It just works! The music is so much less distracting than so many other genres, but it’s still rhythmic and allows you get a little bit lost. It also reflects what I mentioned before: confronting discomfort. It reflects the idea of looking at and integrating your shadow to be your full self. And I listen to so much heavy music and didn’t want to live separate lives between yoga and music, because those have been two of the most healing communities in my life.
Our readers would definitely like to know about the bands and the sequence of songs you use and what is-are your favorite/s?
There are a few go-to bands for sure: Boris, Earth, Neurosis, Wolves in the Throne Room, Sleep. I follow an arc with the music just as I do with the sequence of class, so I try to reflect that by starting quietly in meditation, then getting more rhythmic and driving for namaskars and standing poses. I just found a Coil cover of Leonard Cohen’s “Who by Fire” that is perfect for savasana! I post playlists on Spotify that you can check out too.

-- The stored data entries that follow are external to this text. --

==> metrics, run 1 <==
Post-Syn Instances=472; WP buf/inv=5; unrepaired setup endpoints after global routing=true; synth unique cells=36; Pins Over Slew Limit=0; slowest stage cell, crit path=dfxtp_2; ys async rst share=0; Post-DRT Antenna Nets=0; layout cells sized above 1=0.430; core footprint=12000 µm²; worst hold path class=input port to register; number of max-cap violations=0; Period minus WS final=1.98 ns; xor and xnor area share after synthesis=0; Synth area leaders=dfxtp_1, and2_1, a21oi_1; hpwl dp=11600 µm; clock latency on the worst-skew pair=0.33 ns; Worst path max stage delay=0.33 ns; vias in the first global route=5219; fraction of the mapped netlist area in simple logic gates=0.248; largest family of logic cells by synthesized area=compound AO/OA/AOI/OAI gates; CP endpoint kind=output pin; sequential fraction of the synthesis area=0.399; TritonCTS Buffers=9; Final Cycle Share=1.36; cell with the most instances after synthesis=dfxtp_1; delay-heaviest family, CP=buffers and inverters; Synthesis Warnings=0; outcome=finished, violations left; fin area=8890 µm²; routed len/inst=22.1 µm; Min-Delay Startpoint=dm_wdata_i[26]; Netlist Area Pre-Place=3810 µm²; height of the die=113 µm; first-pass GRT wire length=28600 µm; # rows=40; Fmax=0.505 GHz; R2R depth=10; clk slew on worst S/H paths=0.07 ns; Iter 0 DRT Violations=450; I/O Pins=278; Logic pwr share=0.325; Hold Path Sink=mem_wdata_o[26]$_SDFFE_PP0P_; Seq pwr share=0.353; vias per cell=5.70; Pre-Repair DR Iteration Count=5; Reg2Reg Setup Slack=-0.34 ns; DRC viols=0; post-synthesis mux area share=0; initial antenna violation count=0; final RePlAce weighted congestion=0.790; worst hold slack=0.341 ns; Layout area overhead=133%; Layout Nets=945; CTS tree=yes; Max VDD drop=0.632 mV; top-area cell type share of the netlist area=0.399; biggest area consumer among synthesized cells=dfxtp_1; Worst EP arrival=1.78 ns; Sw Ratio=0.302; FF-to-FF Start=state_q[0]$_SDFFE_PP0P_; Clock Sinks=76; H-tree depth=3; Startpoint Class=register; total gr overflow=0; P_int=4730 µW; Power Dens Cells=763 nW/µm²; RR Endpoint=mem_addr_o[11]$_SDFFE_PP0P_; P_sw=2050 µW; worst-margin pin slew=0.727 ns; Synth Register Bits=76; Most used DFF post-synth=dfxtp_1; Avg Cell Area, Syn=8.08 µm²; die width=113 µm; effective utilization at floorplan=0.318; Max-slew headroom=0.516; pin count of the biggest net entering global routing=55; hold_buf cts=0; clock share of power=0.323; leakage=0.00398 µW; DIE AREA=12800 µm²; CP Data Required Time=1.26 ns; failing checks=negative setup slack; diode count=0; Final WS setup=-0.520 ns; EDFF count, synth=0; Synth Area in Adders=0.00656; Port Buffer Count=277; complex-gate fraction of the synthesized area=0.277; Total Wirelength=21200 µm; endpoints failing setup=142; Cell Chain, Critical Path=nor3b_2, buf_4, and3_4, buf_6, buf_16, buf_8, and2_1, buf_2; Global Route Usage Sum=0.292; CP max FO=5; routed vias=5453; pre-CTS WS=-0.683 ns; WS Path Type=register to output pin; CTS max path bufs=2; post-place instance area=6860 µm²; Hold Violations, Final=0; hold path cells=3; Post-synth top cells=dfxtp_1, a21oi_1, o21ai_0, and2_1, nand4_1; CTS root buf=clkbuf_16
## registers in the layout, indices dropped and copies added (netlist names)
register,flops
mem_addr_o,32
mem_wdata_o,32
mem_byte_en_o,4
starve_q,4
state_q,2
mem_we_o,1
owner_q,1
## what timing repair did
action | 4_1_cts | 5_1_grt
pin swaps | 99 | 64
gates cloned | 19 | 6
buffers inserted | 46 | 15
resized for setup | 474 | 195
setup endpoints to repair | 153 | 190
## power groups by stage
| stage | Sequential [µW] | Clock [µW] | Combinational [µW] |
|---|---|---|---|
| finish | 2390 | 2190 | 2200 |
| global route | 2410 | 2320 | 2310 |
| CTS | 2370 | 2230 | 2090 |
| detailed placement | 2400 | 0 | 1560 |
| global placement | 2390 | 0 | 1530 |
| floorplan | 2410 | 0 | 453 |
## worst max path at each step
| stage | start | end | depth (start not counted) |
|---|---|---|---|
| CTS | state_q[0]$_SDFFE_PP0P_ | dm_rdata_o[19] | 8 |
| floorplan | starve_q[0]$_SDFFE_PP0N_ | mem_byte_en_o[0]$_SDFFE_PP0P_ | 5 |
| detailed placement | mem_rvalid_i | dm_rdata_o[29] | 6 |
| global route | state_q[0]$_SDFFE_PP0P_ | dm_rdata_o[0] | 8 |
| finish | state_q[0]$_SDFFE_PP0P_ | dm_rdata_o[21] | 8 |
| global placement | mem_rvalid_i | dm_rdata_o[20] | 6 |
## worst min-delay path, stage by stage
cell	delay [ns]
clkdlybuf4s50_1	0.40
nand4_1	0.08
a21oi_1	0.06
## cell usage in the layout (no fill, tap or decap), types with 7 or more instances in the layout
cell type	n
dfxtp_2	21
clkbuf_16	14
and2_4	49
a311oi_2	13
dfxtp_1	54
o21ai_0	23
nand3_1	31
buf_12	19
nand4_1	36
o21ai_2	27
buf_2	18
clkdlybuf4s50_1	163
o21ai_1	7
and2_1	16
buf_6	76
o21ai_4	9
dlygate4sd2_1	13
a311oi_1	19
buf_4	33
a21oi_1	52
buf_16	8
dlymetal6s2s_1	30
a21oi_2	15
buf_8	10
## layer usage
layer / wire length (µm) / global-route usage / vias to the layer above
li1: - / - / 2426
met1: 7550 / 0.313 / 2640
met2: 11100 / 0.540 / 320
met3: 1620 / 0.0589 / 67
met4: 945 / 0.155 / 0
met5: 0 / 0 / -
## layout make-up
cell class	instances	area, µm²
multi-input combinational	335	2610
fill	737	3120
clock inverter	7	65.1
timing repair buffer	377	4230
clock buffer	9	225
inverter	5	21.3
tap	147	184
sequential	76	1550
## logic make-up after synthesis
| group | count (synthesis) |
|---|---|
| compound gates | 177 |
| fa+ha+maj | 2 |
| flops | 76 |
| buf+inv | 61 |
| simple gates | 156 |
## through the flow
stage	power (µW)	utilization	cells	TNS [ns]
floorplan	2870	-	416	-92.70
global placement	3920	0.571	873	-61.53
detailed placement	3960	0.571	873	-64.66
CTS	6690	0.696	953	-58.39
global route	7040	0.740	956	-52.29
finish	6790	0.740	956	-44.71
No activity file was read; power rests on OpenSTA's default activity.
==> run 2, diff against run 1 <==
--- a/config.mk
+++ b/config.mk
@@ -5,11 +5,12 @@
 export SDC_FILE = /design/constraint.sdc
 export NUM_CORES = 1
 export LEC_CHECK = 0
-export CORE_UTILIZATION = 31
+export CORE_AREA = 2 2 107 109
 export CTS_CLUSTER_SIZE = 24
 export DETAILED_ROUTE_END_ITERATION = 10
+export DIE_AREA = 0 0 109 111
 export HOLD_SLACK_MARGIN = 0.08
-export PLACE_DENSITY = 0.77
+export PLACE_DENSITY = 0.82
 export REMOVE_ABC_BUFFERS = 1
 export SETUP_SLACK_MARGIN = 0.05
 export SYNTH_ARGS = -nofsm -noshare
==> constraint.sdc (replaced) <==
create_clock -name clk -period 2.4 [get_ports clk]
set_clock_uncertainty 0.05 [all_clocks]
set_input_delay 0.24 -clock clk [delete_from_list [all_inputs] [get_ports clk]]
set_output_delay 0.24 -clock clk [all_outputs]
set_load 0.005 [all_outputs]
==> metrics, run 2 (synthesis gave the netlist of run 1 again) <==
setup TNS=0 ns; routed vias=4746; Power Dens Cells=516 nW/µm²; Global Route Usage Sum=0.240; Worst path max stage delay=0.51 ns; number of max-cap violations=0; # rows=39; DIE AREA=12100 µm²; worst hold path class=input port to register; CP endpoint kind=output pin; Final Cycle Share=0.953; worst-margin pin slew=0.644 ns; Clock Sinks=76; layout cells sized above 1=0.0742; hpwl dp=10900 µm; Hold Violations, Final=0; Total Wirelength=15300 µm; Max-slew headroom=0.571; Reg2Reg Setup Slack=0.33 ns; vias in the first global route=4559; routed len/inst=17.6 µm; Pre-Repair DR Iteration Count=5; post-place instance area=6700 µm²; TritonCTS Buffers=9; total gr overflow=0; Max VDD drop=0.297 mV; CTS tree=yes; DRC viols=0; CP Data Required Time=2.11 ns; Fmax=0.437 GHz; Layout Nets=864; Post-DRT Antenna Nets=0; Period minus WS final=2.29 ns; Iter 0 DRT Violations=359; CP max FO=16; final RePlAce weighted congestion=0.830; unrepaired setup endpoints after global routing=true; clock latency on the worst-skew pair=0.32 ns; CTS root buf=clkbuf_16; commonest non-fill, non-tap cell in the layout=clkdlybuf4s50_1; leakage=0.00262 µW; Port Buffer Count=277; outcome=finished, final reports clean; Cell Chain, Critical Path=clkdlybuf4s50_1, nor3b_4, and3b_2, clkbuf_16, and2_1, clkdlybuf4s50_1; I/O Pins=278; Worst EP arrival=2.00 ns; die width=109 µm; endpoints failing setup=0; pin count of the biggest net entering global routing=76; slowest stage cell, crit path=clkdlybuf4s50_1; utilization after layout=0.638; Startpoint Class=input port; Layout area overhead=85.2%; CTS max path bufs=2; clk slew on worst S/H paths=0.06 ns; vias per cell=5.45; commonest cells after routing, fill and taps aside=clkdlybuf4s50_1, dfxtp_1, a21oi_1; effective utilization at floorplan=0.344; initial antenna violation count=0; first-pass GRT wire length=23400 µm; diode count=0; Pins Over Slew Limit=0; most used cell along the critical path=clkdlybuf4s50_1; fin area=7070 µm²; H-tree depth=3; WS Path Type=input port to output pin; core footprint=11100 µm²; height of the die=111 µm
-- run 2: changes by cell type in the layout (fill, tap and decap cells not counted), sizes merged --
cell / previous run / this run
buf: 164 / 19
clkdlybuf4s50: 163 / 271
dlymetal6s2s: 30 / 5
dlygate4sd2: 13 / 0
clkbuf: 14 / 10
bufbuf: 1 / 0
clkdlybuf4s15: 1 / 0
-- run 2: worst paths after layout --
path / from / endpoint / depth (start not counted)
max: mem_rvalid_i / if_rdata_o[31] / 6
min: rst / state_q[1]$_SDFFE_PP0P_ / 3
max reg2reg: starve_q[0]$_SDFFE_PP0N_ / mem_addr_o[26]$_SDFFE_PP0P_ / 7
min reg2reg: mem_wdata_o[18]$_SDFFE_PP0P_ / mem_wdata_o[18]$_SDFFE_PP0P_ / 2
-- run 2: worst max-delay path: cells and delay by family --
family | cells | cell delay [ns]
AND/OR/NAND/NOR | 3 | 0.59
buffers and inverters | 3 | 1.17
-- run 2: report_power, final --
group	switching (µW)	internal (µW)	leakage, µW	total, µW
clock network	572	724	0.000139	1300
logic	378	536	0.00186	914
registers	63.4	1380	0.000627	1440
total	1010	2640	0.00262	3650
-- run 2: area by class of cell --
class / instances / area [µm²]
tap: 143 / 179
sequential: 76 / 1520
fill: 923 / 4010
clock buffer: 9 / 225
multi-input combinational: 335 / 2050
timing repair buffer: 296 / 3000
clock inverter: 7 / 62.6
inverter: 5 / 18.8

We share a common taste in Coil! Now, let us talk about “bulling”. I practice yoga for six years. Usually, people in the class knows that I am a writer of horror stories or If they are not aware of the information, they don’t really care about it, as long as the lesson is working well. My teachers always told me to be a teacher my self but when I went to the yoga school I faced a really weird situation for the first time. I was the goth that was going to scare people away. And I am not even a goth. I have students that encounter that same behavior and came to me feeling awful. So…how is people treating you, “black metal Alissa”?
I was really worried about that, and I do feel like I stood out initially in yoga teacher training. In San Francisco (and elsewhere) there is a group called Yoga Punx that really transformed that feeling for me. Now I see more and more people with tattoos and wild hair teaching and I feel like I stand out less. Now I have people saying that there’s no way I could listen to black metal, which makes me laugh.
Right now I live in the suburbs of Los Angeles so I feel like I stand out more in my day to day, but my students don’t seem to notice at all. We connect over the teaching and the movement or talking about our mental health more than over music or tattoos (this might also be a function of getting older!).
My black metal yoga classes are different though: lots of black band shirts, tons of tattoos and piercings, and some of the nicest, most welcoming people around. I’m really looking forward to building this community more and showing that yoga can be a tool for both healing and social change.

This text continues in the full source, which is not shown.